While social media is deluged with videos of people dumping buckets of ice water on their heads in the name of ALS advocacy and philanthropy, other healthcare not-for-profits can find marketing lessons in the challenge that they can use for their own fundraising efforts.
Chief among those lessons, be it for a disease-linked effort or a new hospital wing, is the power of grass-roots marketing. Another is to convey a sense of urgency about contributing while personalizing your appeal because people relate more readily to people than to faceless causes, marketing experts agree.

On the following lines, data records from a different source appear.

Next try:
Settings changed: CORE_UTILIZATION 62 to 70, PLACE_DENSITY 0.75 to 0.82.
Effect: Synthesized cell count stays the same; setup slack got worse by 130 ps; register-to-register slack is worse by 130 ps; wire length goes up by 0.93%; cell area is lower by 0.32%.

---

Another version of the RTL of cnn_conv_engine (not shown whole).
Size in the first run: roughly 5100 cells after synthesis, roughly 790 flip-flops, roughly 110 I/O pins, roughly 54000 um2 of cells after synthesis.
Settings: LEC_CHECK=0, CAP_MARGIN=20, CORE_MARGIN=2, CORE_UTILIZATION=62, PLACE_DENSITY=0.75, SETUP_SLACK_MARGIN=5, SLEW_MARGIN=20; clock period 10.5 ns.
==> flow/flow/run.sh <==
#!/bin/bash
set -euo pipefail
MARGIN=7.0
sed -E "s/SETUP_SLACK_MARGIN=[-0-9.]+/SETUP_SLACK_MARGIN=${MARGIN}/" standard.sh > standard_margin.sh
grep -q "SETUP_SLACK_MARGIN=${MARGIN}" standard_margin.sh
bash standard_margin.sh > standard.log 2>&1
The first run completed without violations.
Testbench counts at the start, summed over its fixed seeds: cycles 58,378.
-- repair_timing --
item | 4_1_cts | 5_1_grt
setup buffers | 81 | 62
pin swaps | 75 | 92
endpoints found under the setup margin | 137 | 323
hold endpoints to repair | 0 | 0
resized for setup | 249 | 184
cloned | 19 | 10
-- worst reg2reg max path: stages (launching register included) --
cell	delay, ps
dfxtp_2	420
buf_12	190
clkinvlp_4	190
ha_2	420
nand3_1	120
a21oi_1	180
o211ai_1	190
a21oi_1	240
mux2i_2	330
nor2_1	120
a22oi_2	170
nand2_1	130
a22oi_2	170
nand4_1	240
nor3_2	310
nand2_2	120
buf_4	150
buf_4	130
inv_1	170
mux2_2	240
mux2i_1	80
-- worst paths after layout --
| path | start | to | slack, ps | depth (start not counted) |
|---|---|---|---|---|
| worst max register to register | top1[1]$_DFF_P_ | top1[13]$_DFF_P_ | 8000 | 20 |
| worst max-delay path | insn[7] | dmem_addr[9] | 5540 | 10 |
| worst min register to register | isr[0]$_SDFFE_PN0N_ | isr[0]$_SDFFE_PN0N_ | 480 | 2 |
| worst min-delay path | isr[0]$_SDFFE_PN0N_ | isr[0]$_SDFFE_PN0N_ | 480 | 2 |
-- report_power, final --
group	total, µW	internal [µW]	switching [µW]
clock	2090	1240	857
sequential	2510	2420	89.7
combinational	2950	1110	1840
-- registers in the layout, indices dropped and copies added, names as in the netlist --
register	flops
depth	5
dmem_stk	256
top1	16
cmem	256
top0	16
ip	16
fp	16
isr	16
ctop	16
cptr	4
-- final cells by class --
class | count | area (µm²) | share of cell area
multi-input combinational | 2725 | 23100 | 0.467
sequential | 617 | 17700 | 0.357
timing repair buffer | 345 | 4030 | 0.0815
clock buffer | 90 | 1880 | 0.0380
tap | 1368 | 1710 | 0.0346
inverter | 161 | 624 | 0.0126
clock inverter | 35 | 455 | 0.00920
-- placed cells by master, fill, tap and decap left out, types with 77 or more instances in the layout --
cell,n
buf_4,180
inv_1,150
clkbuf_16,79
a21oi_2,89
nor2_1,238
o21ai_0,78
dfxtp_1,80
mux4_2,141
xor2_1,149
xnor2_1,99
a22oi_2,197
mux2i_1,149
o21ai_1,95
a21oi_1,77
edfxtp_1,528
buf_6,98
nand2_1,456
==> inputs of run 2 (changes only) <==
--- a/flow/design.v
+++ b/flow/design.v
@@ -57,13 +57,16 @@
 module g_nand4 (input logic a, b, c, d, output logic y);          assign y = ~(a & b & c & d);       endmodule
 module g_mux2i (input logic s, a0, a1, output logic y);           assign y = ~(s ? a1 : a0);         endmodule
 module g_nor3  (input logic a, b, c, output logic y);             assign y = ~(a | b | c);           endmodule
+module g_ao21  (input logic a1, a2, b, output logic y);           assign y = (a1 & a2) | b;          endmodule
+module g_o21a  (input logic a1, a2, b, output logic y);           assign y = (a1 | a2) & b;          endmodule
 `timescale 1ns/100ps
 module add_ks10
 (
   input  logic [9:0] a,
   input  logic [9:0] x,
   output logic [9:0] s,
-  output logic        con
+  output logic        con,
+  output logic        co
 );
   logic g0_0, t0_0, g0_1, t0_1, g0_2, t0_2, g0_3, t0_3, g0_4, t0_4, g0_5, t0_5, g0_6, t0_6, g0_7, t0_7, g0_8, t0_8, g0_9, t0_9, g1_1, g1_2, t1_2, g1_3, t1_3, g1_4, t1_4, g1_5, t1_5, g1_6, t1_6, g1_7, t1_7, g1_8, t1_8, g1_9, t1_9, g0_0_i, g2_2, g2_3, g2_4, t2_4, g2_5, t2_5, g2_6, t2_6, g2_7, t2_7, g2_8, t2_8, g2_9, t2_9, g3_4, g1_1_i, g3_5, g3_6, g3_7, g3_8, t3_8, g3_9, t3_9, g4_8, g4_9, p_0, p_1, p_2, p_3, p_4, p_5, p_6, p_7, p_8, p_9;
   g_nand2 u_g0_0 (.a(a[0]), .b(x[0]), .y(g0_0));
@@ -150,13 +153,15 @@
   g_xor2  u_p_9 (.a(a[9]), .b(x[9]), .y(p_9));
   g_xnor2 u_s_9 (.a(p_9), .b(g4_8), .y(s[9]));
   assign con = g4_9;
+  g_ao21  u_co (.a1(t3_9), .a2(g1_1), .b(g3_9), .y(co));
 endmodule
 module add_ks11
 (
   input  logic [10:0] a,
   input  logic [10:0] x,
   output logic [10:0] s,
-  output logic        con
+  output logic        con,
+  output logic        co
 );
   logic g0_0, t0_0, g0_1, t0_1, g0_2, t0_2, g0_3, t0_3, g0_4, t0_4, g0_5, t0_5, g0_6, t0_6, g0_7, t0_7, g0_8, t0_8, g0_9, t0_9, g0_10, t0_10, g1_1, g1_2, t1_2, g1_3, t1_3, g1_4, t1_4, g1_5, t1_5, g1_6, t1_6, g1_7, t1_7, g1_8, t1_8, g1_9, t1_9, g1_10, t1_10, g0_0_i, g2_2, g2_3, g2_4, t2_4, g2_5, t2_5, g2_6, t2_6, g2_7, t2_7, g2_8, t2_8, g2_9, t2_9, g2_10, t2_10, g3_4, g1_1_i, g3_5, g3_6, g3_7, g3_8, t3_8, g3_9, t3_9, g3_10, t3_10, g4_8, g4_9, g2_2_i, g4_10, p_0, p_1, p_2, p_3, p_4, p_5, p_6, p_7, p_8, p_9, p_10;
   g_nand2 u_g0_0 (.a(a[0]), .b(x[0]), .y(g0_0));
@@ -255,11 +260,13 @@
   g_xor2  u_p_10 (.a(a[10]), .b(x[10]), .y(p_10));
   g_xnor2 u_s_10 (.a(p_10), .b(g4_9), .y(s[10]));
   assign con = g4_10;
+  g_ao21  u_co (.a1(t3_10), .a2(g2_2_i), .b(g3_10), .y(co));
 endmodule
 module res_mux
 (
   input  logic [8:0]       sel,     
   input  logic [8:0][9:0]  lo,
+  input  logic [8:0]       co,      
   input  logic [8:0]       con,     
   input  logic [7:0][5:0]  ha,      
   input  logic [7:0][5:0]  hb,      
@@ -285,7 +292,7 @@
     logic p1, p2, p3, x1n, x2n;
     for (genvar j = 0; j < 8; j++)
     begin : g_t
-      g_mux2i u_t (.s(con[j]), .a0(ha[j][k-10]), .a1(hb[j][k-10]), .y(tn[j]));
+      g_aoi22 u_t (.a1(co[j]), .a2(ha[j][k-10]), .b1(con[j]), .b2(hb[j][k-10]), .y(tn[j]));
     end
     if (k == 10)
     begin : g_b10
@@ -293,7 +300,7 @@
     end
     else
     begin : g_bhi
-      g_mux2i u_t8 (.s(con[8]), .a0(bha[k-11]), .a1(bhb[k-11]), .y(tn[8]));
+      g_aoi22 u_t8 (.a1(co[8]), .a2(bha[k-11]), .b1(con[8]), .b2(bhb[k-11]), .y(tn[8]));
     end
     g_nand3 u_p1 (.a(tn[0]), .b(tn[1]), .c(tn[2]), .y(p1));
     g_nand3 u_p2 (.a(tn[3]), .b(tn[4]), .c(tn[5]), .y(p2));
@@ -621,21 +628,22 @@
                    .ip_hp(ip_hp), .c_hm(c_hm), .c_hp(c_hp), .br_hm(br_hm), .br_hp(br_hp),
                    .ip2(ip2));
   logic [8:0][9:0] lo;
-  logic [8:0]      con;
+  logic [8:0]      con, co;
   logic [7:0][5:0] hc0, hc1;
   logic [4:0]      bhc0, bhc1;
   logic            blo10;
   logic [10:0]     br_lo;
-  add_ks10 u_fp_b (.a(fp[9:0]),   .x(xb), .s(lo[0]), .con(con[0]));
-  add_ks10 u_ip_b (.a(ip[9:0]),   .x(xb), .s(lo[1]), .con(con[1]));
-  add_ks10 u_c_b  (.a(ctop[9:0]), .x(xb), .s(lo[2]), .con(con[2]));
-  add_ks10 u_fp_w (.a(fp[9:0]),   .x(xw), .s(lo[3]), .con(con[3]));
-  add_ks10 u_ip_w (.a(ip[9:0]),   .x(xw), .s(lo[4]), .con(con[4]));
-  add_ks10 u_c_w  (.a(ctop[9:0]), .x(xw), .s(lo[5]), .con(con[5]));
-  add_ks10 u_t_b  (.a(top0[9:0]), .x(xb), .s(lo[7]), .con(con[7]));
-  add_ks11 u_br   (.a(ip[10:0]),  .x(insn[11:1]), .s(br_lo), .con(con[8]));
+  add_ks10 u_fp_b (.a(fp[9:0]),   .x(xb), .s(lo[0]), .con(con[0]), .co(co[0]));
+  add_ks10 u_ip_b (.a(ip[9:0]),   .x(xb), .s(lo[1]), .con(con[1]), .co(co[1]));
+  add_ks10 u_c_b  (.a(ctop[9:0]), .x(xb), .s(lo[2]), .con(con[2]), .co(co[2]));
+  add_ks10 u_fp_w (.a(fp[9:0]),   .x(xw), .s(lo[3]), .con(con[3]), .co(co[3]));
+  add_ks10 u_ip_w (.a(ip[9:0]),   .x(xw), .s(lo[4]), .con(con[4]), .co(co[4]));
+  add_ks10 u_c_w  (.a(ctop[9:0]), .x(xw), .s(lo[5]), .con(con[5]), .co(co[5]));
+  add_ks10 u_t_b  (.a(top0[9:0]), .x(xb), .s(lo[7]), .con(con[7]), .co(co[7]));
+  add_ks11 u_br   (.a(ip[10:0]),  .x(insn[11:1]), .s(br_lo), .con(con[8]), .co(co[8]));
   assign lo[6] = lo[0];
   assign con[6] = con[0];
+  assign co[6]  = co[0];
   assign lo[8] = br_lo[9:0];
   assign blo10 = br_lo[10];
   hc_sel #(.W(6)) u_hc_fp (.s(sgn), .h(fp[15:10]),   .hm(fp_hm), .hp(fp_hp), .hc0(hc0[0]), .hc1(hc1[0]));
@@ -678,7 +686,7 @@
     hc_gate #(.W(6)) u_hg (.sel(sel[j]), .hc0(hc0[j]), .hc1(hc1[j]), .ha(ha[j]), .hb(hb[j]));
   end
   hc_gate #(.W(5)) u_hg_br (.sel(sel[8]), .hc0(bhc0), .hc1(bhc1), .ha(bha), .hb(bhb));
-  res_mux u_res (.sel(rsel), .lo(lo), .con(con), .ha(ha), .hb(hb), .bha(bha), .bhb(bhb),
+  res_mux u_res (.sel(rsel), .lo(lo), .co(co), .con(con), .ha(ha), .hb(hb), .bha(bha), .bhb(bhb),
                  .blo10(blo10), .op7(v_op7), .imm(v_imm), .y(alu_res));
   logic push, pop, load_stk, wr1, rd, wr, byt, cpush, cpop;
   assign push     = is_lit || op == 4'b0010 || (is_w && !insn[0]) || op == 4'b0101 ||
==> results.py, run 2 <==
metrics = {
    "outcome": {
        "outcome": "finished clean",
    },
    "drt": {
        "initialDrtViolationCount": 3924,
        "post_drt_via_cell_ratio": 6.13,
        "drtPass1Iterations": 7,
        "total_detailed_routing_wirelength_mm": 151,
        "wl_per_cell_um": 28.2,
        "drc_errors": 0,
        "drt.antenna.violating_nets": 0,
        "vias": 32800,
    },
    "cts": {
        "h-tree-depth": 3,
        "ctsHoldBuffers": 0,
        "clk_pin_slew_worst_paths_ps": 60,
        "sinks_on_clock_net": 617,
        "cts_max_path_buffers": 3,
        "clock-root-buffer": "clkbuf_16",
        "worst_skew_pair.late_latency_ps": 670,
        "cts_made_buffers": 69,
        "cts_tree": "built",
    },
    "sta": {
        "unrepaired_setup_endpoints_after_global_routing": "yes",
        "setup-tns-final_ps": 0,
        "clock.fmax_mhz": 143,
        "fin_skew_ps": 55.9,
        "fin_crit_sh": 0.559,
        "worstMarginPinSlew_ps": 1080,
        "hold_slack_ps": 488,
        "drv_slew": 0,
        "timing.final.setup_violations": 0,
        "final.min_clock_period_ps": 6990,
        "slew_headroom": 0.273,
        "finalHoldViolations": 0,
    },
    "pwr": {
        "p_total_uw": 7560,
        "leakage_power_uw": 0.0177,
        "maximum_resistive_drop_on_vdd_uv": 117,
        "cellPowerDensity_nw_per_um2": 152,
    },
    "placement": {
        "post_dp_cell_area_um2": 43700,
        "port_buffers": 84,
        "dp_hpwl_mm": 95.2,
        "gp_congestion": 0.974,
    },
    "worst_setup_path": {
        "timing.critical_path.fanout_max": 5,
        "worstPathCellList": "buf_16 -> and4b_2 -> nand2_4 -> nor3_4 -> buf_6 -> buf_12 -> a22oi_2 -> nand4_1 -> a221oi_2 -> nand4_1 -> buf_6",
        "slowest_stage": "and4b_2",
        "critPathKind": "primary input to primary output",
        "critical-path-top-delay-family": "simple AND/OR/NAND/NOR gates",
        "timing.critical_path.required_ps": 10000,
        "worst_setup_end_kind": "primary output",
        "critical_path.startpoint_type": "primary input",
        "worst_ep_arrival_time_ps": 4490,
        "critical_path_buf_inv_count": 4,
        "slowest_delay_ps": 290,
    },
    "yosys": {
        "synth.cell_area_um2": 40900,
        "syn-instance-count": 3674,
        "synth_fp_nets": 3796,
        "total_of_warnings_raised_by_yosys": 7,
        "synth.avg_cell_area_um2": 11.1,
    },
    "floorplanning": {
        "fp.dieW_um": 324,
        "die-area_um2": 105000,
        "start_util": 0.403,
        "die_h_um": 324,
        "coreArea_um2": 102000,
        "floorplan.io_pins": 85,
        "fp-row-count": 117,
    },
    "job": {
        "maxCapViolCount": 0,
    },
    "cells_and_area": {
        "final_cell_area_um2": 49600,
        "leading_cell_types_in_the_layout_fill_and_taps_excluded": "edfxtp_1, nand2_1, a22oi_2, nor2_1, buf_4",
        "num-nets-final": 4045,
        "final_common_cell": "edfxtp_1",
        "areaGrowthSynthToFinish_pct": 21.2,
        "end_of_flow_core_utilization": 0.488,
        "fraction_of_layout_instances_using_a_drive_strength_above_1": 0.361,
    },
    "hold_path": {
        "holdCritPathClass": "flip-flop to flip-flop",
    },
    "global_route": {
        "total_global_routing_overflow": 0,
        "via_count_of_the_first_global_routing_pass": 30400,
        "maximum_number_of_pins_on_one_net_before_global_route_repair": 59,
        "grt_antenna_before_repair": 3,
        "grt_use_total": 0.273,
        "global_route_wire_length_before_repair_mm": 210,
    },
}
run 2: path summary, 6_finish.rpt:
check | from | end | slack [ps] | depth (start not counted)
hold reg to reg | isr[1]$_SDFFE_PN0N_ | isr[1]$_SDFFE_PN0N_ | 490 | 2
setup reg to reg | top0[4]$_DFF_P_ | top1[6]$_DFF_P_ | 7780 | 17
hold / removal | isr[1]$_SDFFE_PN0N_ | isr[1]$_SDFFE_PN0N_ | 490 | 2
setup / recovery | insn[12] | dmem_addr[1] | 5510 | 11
Context: an optimization exercise on an open-source flow, tuned for small area, a short achievable clock period and few clock cycles per item. The choices shown serve that exercise and are no tape-out recipe.
Only simulation tests tie the RTL to the original design; equivalence was not proved.

### design/flow/design.v
package flcu_pkg;
	localparam int ANGLE_BITS      = 24;
	localparam int VEC_FRAC_BITS   = 14;
	localparam int QUARTER_BITS    = ANGLE_BITS - 2;
	localparam int VEC_W           = VEC_FRAC_BITS + 3;
	localparam int MUL_A_W         = (VEC_W > 18) ? VEC_W : 18;
	localparam int MUL_B_W         = 34;
	localparam int MUL_P_W         = MUL_A_W + MUL_B_W;
	localparam int DELTA_W         = 36;
	localparam int CFG_IDX_W       = 8;
	localparam int CFG_DATA_W      = 20;
	localparam int IN_W            = 48;
	localparam int OUT_W           = 192;
	localparam logic [CFG_IDX_W-1:0] REG_TURN_SPEED = 8'd0;
	localparam logic [CFG_IDX_W-1:0] REG_MOVE_SPEED = 8'd1;
	localparam logic [1:0] KEY_FORWARD = 2'd0;
	localparam logic [1:0] KEY_LEFT    = 2'd1;
	localparam logic [1:0] KEY_BACK    = 2'd2;
	localparam logic [1:0] KEY_RIGHT   = 2'd3;
	localparam logic [1:0] SEL_SIN_YAW   = 2'd0;
	localparam logic [1:0] SEL_COS_YAW   = 2'd1;
	localparam logic [1:0] SEL_SIN_PITCH = 2'd2;
	localparam logic [1:0] SEL_COS_PITCH = 2'd3;
	localparam logic [ANGLE_BITS-1:0] YAW_RESET = ANGLE_BITS'(3) << QUARTER_BITS;
	localparam logic [ANGLE_BITS-1:0] QUARTER   = ANGLE_BITS'(1) << QUARTER_BITS;
	localparam int SIN_RSH  = (VEC_FRAC_BITS < 16) ? 16 - VEC_FRAC_BITS : 0;
	localparam int SIN_LSH  = (VEC_FRAC_BITS > 16) ? VEC_FRAC_BITS - 16 : 0;
	localparam int SIN_HALF = (VEC_FRAC_BITS < 16) ? (1 << (15 - VEC_FRAC_BITS)) : 0;
	localparam int X_RSH    = (QUARTER_BITS >= 16) ? QUARTER_BITS - 16 : 0;
	localparam int X_LSH    = (QUARTER_BITS >= 16) ? 0 : 16 - QUARTER_BITS;
	typedef enum logic [1:0] {
		ST_IDLE,
		ST_ISSUE,
		ST_WB,
		ST_DONE
	} state_t;
	typedef enum logic [4:0] {
		OP_YAW,
		OP_PITCH,
		OP_SIN_SQ,
		OP_SIN_C1,
		OP_SIN_C2,
		OP_SIN_R,
		OP_FX,
		OP_FZ,
		OP_UX,
		OP_UZ,
		OP_UY_A,
		OP_UY_B,
		OP_STEP,
		OP_D_FX,
		OP_D_FY,
		OP_D_FZ,
		OP_D_RX,
		OP_D_RZ,
		OP_MOVE
	} op_t;
	typedef struct packed {
		op_t        op;
		logic [1:0] sel;
		logic [1:0] mv;
		logic       issue;
		logic       wb;
		logic       load_out;
	} ctl_t;
	function automatic logic [17:0] sine_arg(input logic [ANGLE_BITS-1:0] a);
		logic [QUARTER_BITS+16:0] wide;
		logic [16:0] x;
		wide = {17'b0, a[QUARTER_BITS-1:0]};
		x = 17'((wide << X_LSH) >> X_RSH);
		if (a[QUARTER_BITS])
			x = 17'h10000 - x;
		sine_arg = {a[ANGLE_BITS-1], x};
	endfunction
	function automatic logic signed [VEC_W-1:0] sine_mag(input logic [18:0] r, input logic neg);
		logic [23:0] m;
		logic signed [VEC_W-1:0] v;
		m = ((24'(r) + 24'(SIN_HALF)) >> SIN_RSH) << SIN_LSH;
		v = VEC_W'($signed({1'b0, m}));
		sine_mag = neg ? -v : v;
	endfunction
	function automatic logic signed [MUL_P_W-1:0] rnd_vec(input logic signed [MUL_P_W-1:0] v);
		logic signed [MUL_P_W-1:0] half;
		half = MUL_P_W'(1) << (VEC_FRAC_BITS - 1);
		rnd_vec = (v + half) >>> VEC_FRAC_BITS;
	endfunction
	function automatic logic signed [31:0] sat_add(input logic signed [31:0] p,
		input logic signed [DELTA_W-1:0] d);
		logic signed [DELTA_W:0] s, hi, lo;
		hi = $signed({{(DELTA_W-30){1'b0}}, 31'h7FFFFFFF});
		lo = -$signed({{(DELTA_W-31){1'b0}}, 32'h80000000});
		s = $signed({{(DELTA_W-31){p[31]}}, p}) + $signed({d[DELTA_W-1], d});
		if (s > hi)
			sat_add = 32'sh7FFFFFFF;
		else if (s < lo)
			sat_add = 32'sh80000000;
		else
			sat_add = 32'(s);
	endfunction
endpackage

To call the Ice Bucket Challenge, which has its origins outside of the official not-for-profit ALS organization, an Internet sensation would be an understatement. Without the association having to pay the costs of a traditional fundraising campaign, it's become a national phenomenon, attracting the attention and support of actors, athletes, musicians and even former presidents who have doused themselves in ice water and then challenged friends and colleagues to do the same within 24 hours or donate $100 to the ALS Association. And from the looks of it, many people have done both.
“One of the reasons this worked so well was because it was grass-roots driven. As it was passed from person to person, it gathered so much momentum,” said Caryn Stein, vice president of communications and content at online fundraising platform Network for Good. “The other piece was that it tapped into the idea of social networks, not just as a technology, but as a mode of our communication.”